Présentée au public en lever de rideau des 24
heures du Mans 1973 (que la Matra-Simca
670 B-02 allait remporter), la Bagheera
allait séduire par ses lignes, sa redistribution de l'espace
intérieur avec trois sièges de front d'un moelleux et d'un
toucher innovant pour une sportive, ses performances étonnantes
par rapport à sa cylindrée de 1.294 cm3 (185 km/h en
pointe) et sa consommation très raisonnable, fruit d'un
poids de 885 Kg et d'un CX record pour l'époque de 0,33.
Elle sera surnommée la « petite Miura »,
belle référence à la Lamborghini !
Les chiffres de production vont se stabiliser rapidement
puis décroître irréversiblement car la clientèle
attendait une cylindrée supérieure (un moteur 2 litres)
et une boite de vitesses à 5 rapports (organes
indisponibles chez Simca).
Le projet M 551 consistait à gommer les
lacunes de la Bagheera :
1) protection anticorrosion du châssis par le procédé
révolutionnaire de galvanisation à chaud inauguré à l'usine
Matra de
Romorantin sur la dernière centaine de
châssis Bagheera et sur les éléments
de tôlerie disponibles en réparation pour la Bagheera,
2) une motorisation de 2 litres,
3) une boîte de vitesses à cinq rapports,
4) des performances mieux en rapport avec sa ligne
sportive.
Murena: Les difficultés techniques
rencontrées par André Dewael
Matra-Simca était devenu Talbot-Matra
en 1979. Les dernières Bagheera
étaient donc des Talbot-Matra. Le
partenaire technico-commercial de Matra
Automobile était devenu le groupe P.S.A.
Matra pouvait puiser dans la banque d'organes mécaniques
du groupe représentant les marques Peugeot,
Citroën et Talbot. Le service marketing
souhaitait maintenir un modèle de base à mécanique Talbot
(en fait, il s'agissait de l'ultime évolution des
moteurs Simca conçus par Georges
Martin, auteur du V12 Matra) d'une
cylindrée de 1.592 cm 3 et qui équipait le haut de
gamme des Horizon, 1510 et Solara.
Pour une mécanique de 2 litres de cylindrée, Matra
pensait pouvoir disposer du moteur 2 litres P.S.A.-Renault
construit par la société Française de Mécanique.

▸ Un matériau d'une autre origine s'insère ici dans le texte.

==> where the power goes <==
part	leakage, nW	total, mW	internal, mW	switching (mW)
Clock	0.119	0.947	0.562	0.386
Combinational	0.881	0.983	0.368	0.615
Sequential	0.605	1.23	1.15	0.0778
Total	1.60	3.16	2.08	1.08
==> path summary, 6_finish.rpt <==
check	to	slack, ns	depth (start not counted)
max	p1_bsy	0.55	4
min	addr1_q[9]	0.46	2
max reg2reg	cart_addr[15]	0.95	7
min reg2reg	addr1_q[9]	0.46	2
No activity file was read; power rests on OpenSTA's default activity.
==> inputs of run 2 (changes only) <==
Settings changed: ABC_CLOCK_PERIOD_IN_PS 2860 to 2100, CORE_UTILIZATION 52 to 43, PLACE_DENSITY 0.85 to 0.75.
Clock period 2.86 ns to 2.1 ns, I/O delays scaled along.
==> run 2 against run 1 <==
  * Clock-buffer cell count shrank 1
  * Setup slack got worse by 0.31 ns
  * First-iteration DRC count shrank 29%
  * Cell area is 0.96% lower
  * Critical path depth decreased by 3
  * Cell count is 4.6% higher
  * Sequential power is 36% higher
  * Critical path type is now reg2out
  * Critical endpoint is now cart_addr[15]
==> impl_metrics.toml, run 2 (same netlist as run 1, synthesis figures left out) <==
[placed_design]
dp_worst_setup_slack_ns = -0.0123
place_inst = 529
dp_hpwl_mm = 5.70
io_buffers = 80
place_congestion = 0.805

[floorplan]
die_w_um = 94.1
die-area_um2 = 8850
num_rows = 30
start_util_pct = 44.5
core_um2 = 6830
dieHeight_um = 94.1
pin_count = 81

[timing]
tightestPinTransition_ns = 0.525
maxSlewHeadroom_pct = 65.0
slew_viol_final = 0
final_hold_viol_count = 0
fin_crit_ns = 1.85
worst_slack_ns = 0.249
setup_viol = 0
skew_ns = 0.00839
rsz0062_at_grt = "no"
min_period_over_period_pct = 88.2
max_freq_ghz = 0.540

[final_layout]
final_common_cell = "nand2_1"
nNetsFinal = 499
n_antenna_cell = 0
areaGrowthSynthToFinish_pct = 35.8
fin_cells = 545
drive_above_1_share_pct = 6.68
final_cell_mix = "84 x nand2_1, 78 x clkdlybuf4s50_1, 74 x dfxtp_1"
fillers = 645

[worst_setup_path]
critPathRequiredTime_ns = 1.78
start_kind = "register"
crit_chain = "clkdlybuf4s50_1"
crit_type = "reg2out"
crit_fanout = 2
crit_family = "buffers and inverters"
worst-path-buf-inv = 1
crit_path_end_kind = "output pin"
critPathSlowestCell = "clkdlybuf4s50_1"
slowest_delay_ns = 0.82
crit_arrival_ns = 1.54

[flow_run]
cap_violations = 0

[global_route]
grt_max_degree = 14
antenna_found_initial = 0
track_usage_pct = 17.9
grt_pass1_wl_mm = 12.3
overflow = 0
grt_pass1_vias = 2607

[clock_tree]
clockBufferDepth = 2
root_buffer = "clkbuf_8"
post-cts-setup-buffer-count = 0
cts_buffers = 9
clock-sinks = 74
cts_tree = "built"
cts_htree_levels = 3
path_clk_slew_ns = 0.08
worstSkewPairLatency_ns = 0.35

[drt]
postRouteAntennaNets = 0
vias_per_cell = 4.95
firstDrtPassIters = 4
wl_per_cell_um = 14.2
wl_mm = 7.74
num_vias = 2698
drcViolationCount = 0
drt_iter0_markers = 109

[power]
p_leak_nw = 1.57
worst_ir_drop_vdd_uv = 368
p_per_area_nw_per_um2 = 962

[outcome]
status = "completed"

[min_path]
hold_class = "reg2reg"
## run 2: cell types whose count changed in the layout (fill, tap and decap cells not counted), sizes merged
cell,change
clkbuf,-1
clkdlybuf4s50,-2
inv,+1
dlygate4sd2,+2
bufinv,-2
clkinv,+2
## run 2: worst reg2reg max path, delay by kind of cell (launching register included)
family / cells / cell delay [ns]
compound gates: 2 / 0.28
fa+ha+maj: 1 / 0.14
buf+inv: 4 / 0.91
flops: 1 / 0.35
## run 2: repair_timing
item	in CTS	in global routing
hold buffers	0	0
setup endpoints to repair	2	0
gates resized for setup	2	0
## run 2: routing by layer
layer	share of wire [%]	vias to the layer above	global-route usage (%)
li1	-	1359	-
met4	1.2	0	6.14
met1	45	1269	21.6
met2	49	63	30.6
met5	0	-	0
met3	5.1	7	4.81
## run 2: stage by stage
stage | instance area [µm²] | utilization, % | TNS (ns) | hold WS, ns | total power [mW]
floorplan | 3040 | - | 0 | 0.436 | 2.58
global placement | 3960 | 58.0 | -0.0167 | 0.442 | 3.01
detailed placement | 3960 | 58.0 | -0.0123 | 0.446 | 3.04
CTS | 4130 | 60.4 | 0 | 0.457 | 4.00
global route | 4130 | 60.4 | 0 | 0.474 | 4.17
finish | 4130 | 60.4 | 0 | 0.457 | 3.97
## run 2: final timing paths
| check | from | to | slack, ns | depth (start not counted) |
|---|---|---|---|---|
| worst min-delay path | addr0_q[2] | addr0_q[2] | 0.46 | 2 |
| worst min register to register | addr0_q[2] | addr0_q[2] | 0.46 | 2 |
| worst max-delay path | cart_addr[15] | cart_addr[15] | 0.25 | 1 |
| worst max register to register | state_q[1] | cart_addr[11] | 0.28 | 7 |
## config.mk

```make
export PLATFORM = sky130hd
export DESIGN_NAME = config_reg_ctrl
export DESIGN_NICKNAME = d
export VERILOG_FILES = /design/src/rtl/config_reg_ctrl.sv
export SDC_FILE = /design/constraint.sdc
export NUM_CORES = 1
export LEC_CHECK = 0
export CORE_MARGIN = 8
export CORE_UTILIZATION = 40
export DETAILED_ROUTE_END_ITERATION = 10
export GPL_TIMING_DRIVEN = 0
export PLACE_DENSITY_LB_ADDON = 0.05
export SLEW_MARGIN = 20
export SYNTH_ARGS = -nofsm -noshare
export SYNTH_HDL_FRONTEND = slang
export SYNTH_SLANG_ARGS = --single-unit
```

## constraint.sdc

```tcl
create_clock -name clk -period 2.2 [get_ports clk]
set_clock_uncertainty 0.15 [all_clocks]
set_input_delay 0.44 -clock clk [delete_from_list [all_inputs] [get_ports clk]]
set_output_delay 0.44 -clock clk [all_outputs]
set_load 0.02 [all_outputs]
```

## src/rtl/config_reg_ctrl.sv

```systemverilog
// Two-requester round-robin front end for the 8x16 config_reg file.
// Sequences read, write and atomic masked-write (read-modify-write) over config_reg pins.
module config_reg_ctrl #(
   parameter int ADDR_W = 3,
   parameter int DATA_W = 16
) (
   input  logic              clk,
   input  logic              reset,
   input  logic              req0_valid,
   output logic              req0_ready,
   input  logic [1:0]        req0_op,
   input  logic [ADDR_W-1:0] req0_addr,
   input  logic [DATA_W-1:0] req0_wdata,
   input  logic [DATA_W-1:0] req0_wmask,
   output logic              req0_rvalid,
   output logic [DATA_W-1:0] req0_rdata,
   output logic              req0_rerr,
   input  logic              req1_valid,
   output logic              req1_ready,
   input  logic [1:0]        req1_op,
   input  logic [ADDR_W-1:0] req1_addr,
   input  logic [DATA_W-1:0] req1_wdata,
   input  logic [DATA_W-1:0] req1_wmask,
   output logic              req1_rvalid,
   output logic [DATA_W-1:0] req1_rdata,
   output logic              req1_rerr,
   output logic              cfg_write,
   output logic [ADDR_W-1:0] cfg_address,
   output logic [DATA_W-1:0] cfg_data_in,
   input  logic [DATA_W-1:0] cfg_data_out,
   output logic              busy
);

   localparam logic [1:0] OP_WR  = 2'b01;
   localparam logic [1:0] OP_MWR = 2'b10;
   localparam logic [1:0] OP_RSV = 2'b11;

   typedef enum logic [2:0] {IDLE, ACCESS, CAPTURE, MODIFY, RESP} state_t;

   typedef struct packed {
      logic [1:0]        op;
      logic [ADDR_W-1:0] addr;
      logic [DATA_W-1:0] wdata;
      logic [DATA_W-1:0] wmask;
   } req_t;

   state_t      state, state_nx;
   req_t        req0, req1, req_q;
   logic        last_gnt, owner, phase;
   logic        gnt_any, gnt_sel, resp_ok;
   logic [DATA_W-1:0] rdata_q, merged;

   assign req0 = '{op: req0_op, addr: req0_addr, wdata: req0_wdata, wmask: req0_wmask};
   assign req1 = '{op: req1_op, addr: req1_addr, wdata: req1_wdata, wmask: req1_wmask};

   // Contention goes to whoever was not granted last; a lone requester always wins.
   assign gnt_any = (state == IDLE) && !reset && (req0_valid || req1_valid);
   assign gnt_sel = (req0_valid && req1_valid) ? ~last_gnt : req1_valid;

   assign merged      = (rdata_q & ~req_q.wmask) | (req_q.wdata & req_q.wmask);
   assign cfg_address = req_q.addr;
   assign busy        = (state != IDLE);
   assign resp_ok     = (state == RESP) && !reset;

   always_ff @(posedge clk) begin
      if (reset) begin
         state    <= IDLE;
         last_gnt <= 1'b1;
         owner    <= 1'b0;
         phase    <= 1'b0;
         req_q    <= '0;
         rdata_q  <= '0;
      end else begin
         state <= state_nx;
         if (gnt_any) begin
            last_gnt <= gnt_sel;
            owner    <= gnt_sel;
            phase    <= 1'b0;
            req_q    <= gnt_sel ? req1 : req0;
         end
         if (state == CAPTURE) begin
            rdata_q <= cfg_data_out;
            if (req_q.op == OP_MWR && !phase) phase <= 1'b1;
         end
      end
   end

   always_comb begin
      state_nx    = state;
      cfg_write   = 1'b0;
      cfg_data_in = '0;
      unique case (state)
         IDLE:    if (gnt_any) state_nx = ACCESS;
         ACCESS: begin
            state_nx = CAPTURE;
            if (req_q.op == OP_WR) begin
               cfg_write   = !reset;
               cfg_data_in = req_q.wdata;
            end
         end
         CAPTURE: state_nx = (req_q.op == OP_MWR && !phase) ? MODIFY : RESP;
         MODIFY: begin
            state_nx    = CAPTURE;
            cfg_write   = !reset;
            cfg_data_in = merged;
         end
         RESP:    state_nx = IDLE;
         default: state_nx = IDLE;
      endcase
   end

   assign req0_ready  = gnt_any && !gnt_sel;
   assign req1_ready  = gnt_any &&  gnt_sel;
   assign req0_rvalid = resp_ok && !owner;
   assign req1_rvalid = resp_ok &&  owner;
   assign req0_rdata  = req0_rvalid ? rdata_q : '0;
   assign req1_rdata  = req1_rvalid ? rdata_q : '0;
   assign req0_rerr   = req0_rvalid && (req_q.op == OP_RSV);
   assign req1_rerr   = req1_rvalid && (req_q.op == OP_RSV);

endmodule
```

**Yosys cells after proc, flatten, opt, wreduce, memory -nomap -nowiden**

Cells that the tools add are included.

- Output and inout bits: 59
- Logic and storage cells: 55
- Input port bits: 94
- Bits in registers: 59

- Equality and inequality tests: 8
- Muxes and demuxes: 14
- Reductions and logical operators: 19
- Bitwise gates (word level): 5

Operators with widths:

| cell | number |
|---|---|
| 2-to-1 mux 16 bit | 3 |
| 2-to-1 mux 37 bit | 1 |
| AND 16 bit | 2 |
| one-hot mux 16 bit (2 select lines) | 1 |
| NOT 16 bit | 1 |
| OR 16 bit | 1 |
| logical AND 1 bit | 11 |
| one-hot mux 3 bit (3 select lines) | 1 |
| == test 3 x 2 -> 1 bit (second input constant) | 2 |
| 2-to-1 mux 3 bit | 2 |
| 2-to-1 mux 1 bit | 5 |
| == test 2 bit (second input constant) | 2 |
| logical NOT 1 bit | 4 |
| == test 3 x 1 -> 1 bit (second input constant) | 1 |
| == test 3 bit (second input constant) | 1 |
| logical NOT 3 bit | 1 |
| nonzero test 3 bit | 1 |
| == test 2 x 1 -> 1 bit (second input constant) | 1 |
| inequality test 2 bit (second input constant) | 1 |
| one-hot mux 1 bit (2 select lines) | 1 |
| OR reduction 2 bit | 1 |
| logical OR 1 bit | 1 |
| NOT 1 bit | 1 |

**Longest topological paths before layout**

Gate-level depths: netlist of run 1.

- Word-level depth: 6
- Gate-level depth with buffers: 6
- Mapped depth without buffers: 3

**Least setup slack after synthesis of run 1**

No wires, ideal clock.

- Kind: input to output
- Start point: input reset
- End point: output req0_rdata[10]
- Stages: 5
- Buffers on the path: 2
- Setup slack: -0.108 ns
- Data required time: 1.610 ns
- Arrival: 1.718 ns
- Cell sequence: buf_2 nor4b_4 nor2b_1 buf_4 and2_1

- Cells in the longest elaborated chain, start to end: 4

RTL lines:

| what | RTL line | source |
|---|---|---|
| start: declaration | 8 | `input logic reset,` |
| logical NOT 1 bit | 63 | `assign resp_ok = (state == RESP) && !reset;` |
| logical AND 1 bit | 63 |  |
| logical AND 1 bit | 114 | `assign req0_rvalid = resp_ok && !owner;` |
| via req0_rvalid | 15 | `output logic req0_rvalid,` |
| 2-to-1 mux 16 bit | 116 | `assign req0_rdata = req0_rvalid ? rdata_q : '0;` |
| end: declaration | 16 | `output logic [DATA_W-1:0] req0_rdata,` |

The timed path passes the listed nets, and every way through them passes these cells.

**Worst setup path after layout of run 1**

- Start point: register state[0]
- End point: output req0_rdata[7]

- Cells in the longest elaborated chain, start to end: 4

RTL lines:

| what | RTL line | source |
|---|---|---|
| start: declaration | 47 | `state_t state, state_nx;` |
| start signal: assignment | 74 | `state <= state_nx;` |
| == test 3 bit | 63 |  |
| logical AND 1 bit | 63 |  |
| logical AND 1 bit | 114 |  |
| 2-to-1 mux 16 bit | 116 |  |

Every way passes these cells.

==> results of run 1 <==
-- flip-flops by register name (all words and copies together), names as in the netlist --
register and flops:
req_q 34, rdata_q 16, cfg_address 3, state 3, last_gnt 1, owner 1, phase 1
-- logic make-up (layout without fill, tap and decap cells) --
group | Yosys count | after routing | share of synthesized area [%]
DFF | 59 | 59 | 37.48
and+or+nand+nor | 210 | 210 | 35.17
AOI/OAI and AO/OA | 75 | 75 | 19.41
buffers and inverters | 41 | 230 | 7.940
-- critical path, stage by stage, from the launching register on --
cell	delay [ns]
sky130_fd_sc_hd__dfxtp_1	0.32
sky130_fd_sc_hd__buf_6	0.13
sky130_fd_sc_hd__nor4b_4	0.32
sky130_fd_sc_hd__nor2b_4	0.25
sky130_fd_sc_hd__buf_6	0.14
sky130_fd_sc_hd__and2_1	0.14
sky130_fd_sc_hd__buf_6	0.12
-- routing by layer --
| layer | GRT usage [%] | vias to the layer above | share of wire, % |
|---|---|---|---|
| li1 | - | 1781 | - |
| met3 | 6.818 | 20 | 8.5 |
| met2 | 37.74 | 150 | 48 |
| met4 | 8.970 | 0 | 1.9 |
| met1 | 25.98 | 1716 | 42 |
| met5 | 0 | - | 0 |
-- power groups by stage --
stage / sequential [mW] / combinational, mW / clock, mW
6_report: 1.29 / 0.692 / 1.14
5_1_grt: 1.29 / 0.738 / 1.20
4_1_cts: 1.27 / 0.661 / 1.14
3_5_place_dp: 1.29 / 0.596 / 0
3_3_place_gp: 1.29 / 0.586 / 0
2_1_floorplan: 1.25 / 0.328 / 0
-- final cells by class --
class,count,share of cell area (%)
Multi-Input combinational cell,285,35.84
Clock inverter,5,1.336
Clock buffer,11,2.695
Sequential cell,59,21.11
Tap cell,102,2.272
Buffer,39,5.902
Timing Repair Buffer,175,30.85
-- cells in the mapped netlist, types with 2 or more instances --
cell type / number / area, um2
sky130_fd_sc_hd__nand2_1: 88 / 330.3
sky130_fd_sc_hd__a221o_1: 27 / 270.3
sky130_fd_sc_hd__a31oi_1: 16 / 100.1
sky130_fd_sc_hd__nand3b_1: 16 / 120.1
sky130_fd_sc_hd__and2_1: 17 / 106.4
sky130_fd_sc_hd__clkbuf_1: 18 / 67.56
sky130_fd_sc_hd__and3_1: 19 / 118.9
sky130_fd_sc_hd__a221o_2: 11 / 123.9
sky130_fd_sc_hd__buf_4: 7 / 52.55
sky130_fd_sc_hd__nand3_1: 16 / 80.08
sky130_fd_sc_hd__nor2b_1: 2 / 12.51
sky130_fd_sc_hd__nor3_1: 38 / 190.2
sky130_fd_sc_hd__buf_6: 8 / 90.09
sky130_fd_sc_hd__buf_2: 8 / 40.04
sky130_fd_sc_hd__dfxtp_1: 59 / 1181
sky130_fd_sc_hd__nor2_1: 2 / 7.510
sky130_fd_sc_hd__a21oi_1: 17 / 85.08
-- repair_timing --
| action | 4_1_cts | 5_1_grt |
|---|---|---|
| gates resized for setup | 388 | 55 |
| gates cloned | 1 | 0 |
| buffers inserted | 16 | 8 |
| pin swaps | 11 | 17 |
| setup endpoints to repair | 56 | 55 |
-- final timing paths --
path | startpoint | endpoint | slack (ns) | depth (start not counted)
worst max-delay path | state[0] | req0_rdata[7] | -0.17 | 6
worst min-delay path | reset | state[2] | 0.31 | 2
worst max register to register | state[0] | req_q[25] | -0.09 | 9
worst min register to register | phase | phase | 0.32 | 1
-- stage by stage --
stage          TNS (ns)  std cells  utilization [%]
2_1_floorplan         0        385                -
3_3_place_gp     -36.51        638            62.48
3_5_place_dp     -38.52        638            62.48
4_1_cts          -5.153        669            69.79
5_1_grt          -10.03        676            73.08
6_report         -6.909        676            73.08
==> flow_metrics.tcl, run 1 <==
set metrics [dict create \
    drt-vias-per-instance 5.425 \
    grt_pass1_vias 3724 \
    min_period_ns 2.375 \
    ys_ff_latch 59 \
    clock_power_share_pct 36.6 \
    pins_over_slew_limit 0 \
    floorplan.initialDensity_pct 41.00 \
    multi_input_area_mm2 0.002013 \
    clock_latency_ns 0.35 \
    combinational_group_share_of_total_power_pct 22.2 \
    syn-mean-instance-area_um2 8.186 \
    place.detailed.hpwl_mm 9.460 \
    synth_enable_flop_cells 0 \
    grt_overflow 0 \
    finalSetupViolCount 64 \
    worst_setup_path_start_kind "flop" \
    cp_max_fo 10 \
    p_int_mw 2.256 \
    synthToLayoutAreaGrowth_pct 78.25 \
    clock_sink_count 59 \
    crit_required_ns 1.61 \
    cts.path.max_buffers 2 \
    dpl_worst_slack_ns -1.021 \
    firstDrtPassIters 5 \
    outcome "complete, but fails checks" \
    gp_routability_congestion 0.8435 \
    htree_num_levels 3 \
    antenna_found_initial 0 \
    critPathKind "flop to primary output" \
    postCtsHoldBufs 0 \
    filler_cell_count 619 \
    chipWidth_um 104.8 \
    fin_ws_ns -0.1750 \
    detail_route.iter0.violations 152 \
    design.core.area_mm2 0.007687 \
    finalHoldWorstSlack_ns 0.3091 \
    final_period_util_pct 108.0 \
    max-vdd-ir-drop_mv 0.3205 \
    dr_wl_cell_um 18.93 \
    netlist-cell-type-count 33 \
    worstHoldPathType "input pin to flop" \
    power-per-cell-area_mw_per_mm2 555.3 \
    endpoint_kind "primary output" \
    drcViolationCount 0 \
    tightestPinTransition_ns 0.4835 \
    final_common_cell "sky130_fd_sc_hd__clkdlybuf4s50_1" \
    antenna_violating_nets_post_route 0 \
    port_buffers 151 \
    pin_count_of_the_biggest_net_entering_global_routing 19 \
    ctsRootBufferMaster "sky130_fd_sc_hd__clkbuf_8" \
    dr_total_vias 3667 \
    leakage_nw 2.291 \
    routed_wirelength_mm 12.80 \
    final_cell_mix "sky130_fd_sc_hd__clkdlybuf4s50_1 (95), sky130_fd_sc_hd__nand2_1 (78), sky130_fd_sc_hd__buf_6 (60)" \
    max-cap-violations 0 \
    hold_violations 0 \
    power.total_mw 3.120 \
    synthesis.area_mm2 0.003152 \
    tritoncts.num_buffers 9 \
    synthesis.yosys.warnings 0 \
    diodes 0 \
    grt_first_pass_wirelength_mm 19.93 \
    cp_data_arrival_time_ns 1.78 \
    dpl-instance-area_mm2 0.004803 \
    yosysSeqAreaShare_pct 37.48 \
    clk_pin_slew_worst_paths_ns 0.07 \
    postSynth.asyncResetShare_pct 0 \
    num_rows 32 \
    timing.slew.headroom_pct 67.77 \
    grt_usage_pct 22.42 \
    synth_cells 385 \
    synthFlopType "sky130_fd_sc_hd__dfxtp_1" \
    power.share.sequential_pct 41.2 \
    clock_tree_from_tritoncts "done" \
    regArea_mm2 0.001186 \
    synth_fp_nets 479 \
    nNetsFinal 663 \
    design.portCount 153 \
    drive_above_1_share_pct 33.45 \
    unrepaired_setup_endpoints_after_global_routing "yes" \
    fin_area_mm2 0.005618 \
    die_y_um 104.8 \
    die_outline_area_mm2 0.01098 \
    fmax_mhz 421.1 \
    switching_share_pct 27.68 \
    violations "negative setup slack" \
    switchingPower_uw 863.6 \
]
Note: power is estimated with default switching activity, not from simulation.
==> run 2, diff against run 1 <==
--- a/config.mk
+++ b/config.mk
@@ -6,9 +6,10 @@
 export NUM_CORES = 1
 export LEC_CHECK = 0
 export CORE_MARGIN = 8
-export CORE_UTILIZATION = 40
+export CORE_UTILIZATION = 41
 export DETAILED_ROUTE_END_ITERATION = 10
 export GPL_TIMING_DRIVEN = 0
+export MAX_ROUTING_LAYER = met4
 export PLACE_DENSITY_LB_ADDON = 0.05
 export SLEW_MARGIN = 20
 export SYNTH_ARGS = -nofsm -noshare
==> flow_metrics.tcl, run 2 (same netlist as run 1, synthesis figures left out) <==
set metrics [dict create \
    violations "negative setup slack" \
    finalSetupViolCount 48 \
    final_cell_mix "sky130_fd_sc_hd__clkdlybuf4s50_1 (95), sky130_fd_sc_hd__nand2_1 (79), sky130_fd_sc_hd__buf_6 (57)" \
    largest_register_ff_count 34 \
    final_period_util_pct 108.7 \
    final.setup.tns_ns -6.247 \
    post-place-cells 638 \
    firstDrtPassIters 6 \
    grt_first_pass_wirelength_mm 20.36 \
    finalHoldWorstSlack_ns 0.3368 \
    floorplan.initialDensity_pct 41.65 \
    power-per-cell-area_mw_per_mm2 580.7 \
    worstHoldPathCells 2 \
    drcViolationCount 0 \
    design.core.area_mm2 0.007567 \
    nNetsFinal 664 \
    timing.slew.headroom_pct 64.72 \
    crit-reg2reg-launch "state[2]" \
    regToRegEndpoint "req_q[25]" \
    port_buffers 151 \
    antenna_found_initial 0 \
    clock_tree_from_tritoncts "done" \
    unrepaired_setup_endpoints_after_global_routing "yes" \
    antenna_violating_nets_post_route 0 \
    worstHoldPathType "input pin to flop" \
    pins_over_slew_limit 0 \
    chipWidth_um 103.7 \
    leakage_nw 2.306 \
    final_common_cell "sky130_fd_sc_hd__clkdlybuf4s50_1" \
    hold_violations 0 \
    drt-vias-per-instance 5.647 \
    clk_pin_slew_worst_paths_ns 0.07 \
    max-cap-violations 0 \
    max-vdd-ir-drop_mv 0.3528 \
    fin_ws_ns -0.1924 \
    cp_data_arrival_time_ns 1.80 \
    die_outline_area_mm2 0.01075 \
    drive_above_1_share_pct 34.78 \
    postCtsHoldBufs 0 \
    power.total_mw 3.288 \
    dr_total_vias 3823 \
    grt_overflow 0 \
    finalNonFillerCells 677 \
    min_from "reset" \
    dpl_worst_slack_ns -1.113 \
    diodes 0 \
    clock_sink_count 59 \
    layout_top_registers "req_q: 34 flops, rdata_q: 16 flops" \
    grt_usage_pct 23.89 \
    worst_setup_path_start_kind "flop" \
    gp_routability_congestion 0.8244 \
    htree_num_levels 3 \
    cts.path.max_buffers 2 \
    tightestPinTransition_ns 0.5292 \
    routed_wirelength_mm 13.49 \
    place.detailed.hpwl_mm 9.383 \
    detail_route.iter0.violations 257 \
    tritoncts.num_buffers 9 \
    clock_latency_ns 0.34 \
    min_period_ns 2.392 \
    ctsRootBufferMaster "sky130_fd_sc_hd__clkbuf_8" \
    design.portCount 153 \
    outcome "complete, but fails checks" \
    cp_max_fo 8 \
    min_delay_worst_endpoint "state[2]" \
    fmax_mhz 418.0 \
    synthToLayoutAreaGrowth_pct 79.63 \
    die_y_um 103.7 \
    num_rows 32 \
    worst-r2r-setup-slack_ns 0.09 \
    crit_required_ns 1.61 \
    pin_count_of_the_biggest_net_entering_global_routing 20 \
    grt_pass1_vias 3864 \
    largest_register "req_q" \
    critPathKind "flop to primary output" \
    r2r.worst_path.cells 10 \
    endpoint_kind "primary output" \
    dr_wl_cell_um 19.93 \
]
## run 2: worst max path at each step
stage	start	to	slack, ns
after floorplan	reset	req0_rdata[10]	0.01
after global placement	req0_valid	req0_ready	-1.07
after detailed placement	req0_valid	req0_ready	-1.11
after CTS	state[0]	req0_rdata[15]	-0.16
after global routing	state[2]	req0_rdata[10]	-0.22
final	state[0]	req0_rdata[10]	-0.19
## run 2: cell type report
type	instances	area [um2]
timing repair buffer	177	1759
buffer	38	315.3
clock inverter	4	95.09
tap	102	127.6
fill	517	1906
sequential	59	1191
multi-input combinational	285	2008
clock buffer	12	165.2
## run 2: power by group
group          switching, mW  total (mW)  leakage [nW]  internal [mW]
Sequential             0.119        1.29         0.488           1.17
Combinational          0.304       0.708          1.69          0.404
Clock                  0.447        1.29         0.133          0.844
Total                  0.870        3.29          2.31           2.42
## run 2: metal layers
metal	share of wire [%]	GRT usage, %	wire (um)	vias to the layer above
li1	-	-	-	1780
met1	42	27.87	5694	1820
met2	50	39.51	6717	200
met3	6.6	5.700	886	23
met4	1.4	7.963	193	0
met5	0	-	0	-
## run 2: repair_timing
item                                    in CTS  in global routing
resized for setup                          366                 80
setup buffers                               19                  4
cloned                                       2                  1
pin swaps                                   13                 12
endpoints found under the setup margin      57                 65
## run 2: metrics by stage
stage / utilization, % / area (um2)
after floorplan: - / 3164
after global placement: 63.48 / 4803
after detailed placement: 63.48 / 4803
after CTS: 70.83 / 5360
after global routing: 74.82 / 5662
final: 74.82 / 5662
## run 2: critical path, cell delays in order (launching register included)
cell and delay (ns):
sky130_fd_sc_hd__dfxtp_4 0.38, sky130_fd_sc_hd__nor4b_4 0.35, sky130_fd_sc_hd__nor2b_4 0.31, sky130_fd_sc_hd__buf_6 0.15, sky130_fd_sc_hd__and2_4 0.14, sky130_fd_sc_hd__buf_6 0.11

Ce moteur, placé en position transversale et accouplé
à une boîte ME à 5 vitesses, équipait la Citroën
CX 2000 (Athena). Par soucis de simplification,
il suffisait d'implanter cet ensemble moteur-boite dans
la Murena. Matra s'est donc mis à la tâche
jusqu'au moment où Renault a mis son
veto quant à l'utilisation de ce moteur dans une voiture
sportive qui allait concurrencer sa Fuego
équipée de la même mécanique. La Murena 1.600
était prête à être commercialisée en septembre 1980.
Le public attendait une « Bagheera 2 litres
» et Matra devait revoir tous ses plans
de motorisation. La seule solution résidait en l'adoption
et en l'adaptation du moteur d'origine Chrysler 2
litres dont la cylindrée venait d'être portée
à 2.156 cm3 pour équiper la «grosse» Talbot
Tagora. On s'est arraché les cheveux chez Matra
car le délai était très court et il fallait concevoir
l'implantation transversale de ce «volumineux» moteur
dans le châssis Murena prévu pour le
«petit» 1. 600. Matra a dû étudier
un carter d'embrayage le plus court possible pour monter
la boite ME de la Citroën CX ; à l'autre
extrémité du moteur, il a fallu remplacer la pompe à
eau de la Tagora par une pompe à eau spécifique,
plus étroite, pour que le moteur entre au «chausse-pieds».
Un carter d'huile spécifique avec refroidissement à
ailettes pour implantation transversale a dû être étudié.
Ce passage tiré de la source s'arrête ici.